* [Collected data]:
Context: an optimization exercise on an open-source flow, tuned for small area. The choices shown serve that exercise and are no tape-out recipe.
The RTL was checked by simulation tests, not by an equivalence proof against the original design.

## flow/design.v (module list and top-level ports; edited modules follow where they fit)
// module Posit_mult_N32_ES6_PIPE6: 67 lines
// module pack_ctl: 8 lines
// module inc31: 16 lines
// module posit_dec: 301 lines
// module lzc30: 93 lines
// module mul24: 986 lines
// module pack: 209 lines
// module fa_cell: 6 lines
// module ha_cell: 6 lines
// module sel_cell: 5 lines
// module xor_cell: 5 lines
// module xnor_cell: 5 lines
// module or_cell: 5 lines
// module muxi_cell: 5 lines
// module cpa48: 253 lines
module Posit_mult_N32_ES6_PIPE6(clk, in1, in2, start, out, inf, zero, done);
  // ...
==> flow/flow/run.sh <==
#!/bin/bash
set -euo pipefail
export BUFFER_PORTS_ARGS="-buffer_cell sky130_fd_sc_hd__buf_1"
export REMOVE_ABC_BUFFERS=1
bash standard.sh > standard.log 2>&1
==> flow/standard.sh <==
#!/bin/bash
# synth_recipe.tcl (not shown) runs the flow's synth.tcl, then flattens the netlist and writes it again
# the make line also repeats each setting of config.mk as NAME=value (left out here)
make -C /OpenROAD-flow-scripts/flow DESIGN_CONFIG=/design/flow/config.mk WORK_HOME=/design/flow/orfs CLKGATE_MAP_FILE= SYNTH_SCRIPT=/design/flow/synth_recipe.tcl "${@:-finish}"
==> flow/config.mk <==
export PLATFORM = sky130hd
export DESIGN_NAME = Posit_mult_N32_ES6_PIPE6
export DESIGN_NICKNAME = Posit_mult_N32_ES6_PIPE6
export VERILOG_FILES = /design/flow/design.v
export SDC_FILE = /design/flow/constraint.sdc
export NUM_CORES = 4
export LEC_CHECK = 0
export CAP_MARGIN = 20
export CORE_MARGIN = 2
export CORE_UTILIZATION = 40
export CTS_BUF_LIST = sky130_fd_sc_hd__clkbuf_8
export GPL_TIMING_DRIVEN = 0
export SLEW_MARGIN = 20
export SYNTH_HIERARCHICAL = 1
export SYNTH_MINIMUM_KEEP_SIZE = 0
==> flow/constraint.sdc <==
create_clock -name core_clock -period 9.0 [get_ports {clk}]
set_input_delay 1.8000 -clock core_clock [delete_from_list [all_inputs] [get_ports {clk}]]
set_output_delay 1.8000 -clock core_clock [all_outputs]
set_load 0.01 [all_outputs]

* [What is needed]: Copy all lines of the records that have the string "constraint" in them.

* [Response]:
export SDC_FILE = /design/flow/constraint.sdc
==> flow/constraint.sdc <==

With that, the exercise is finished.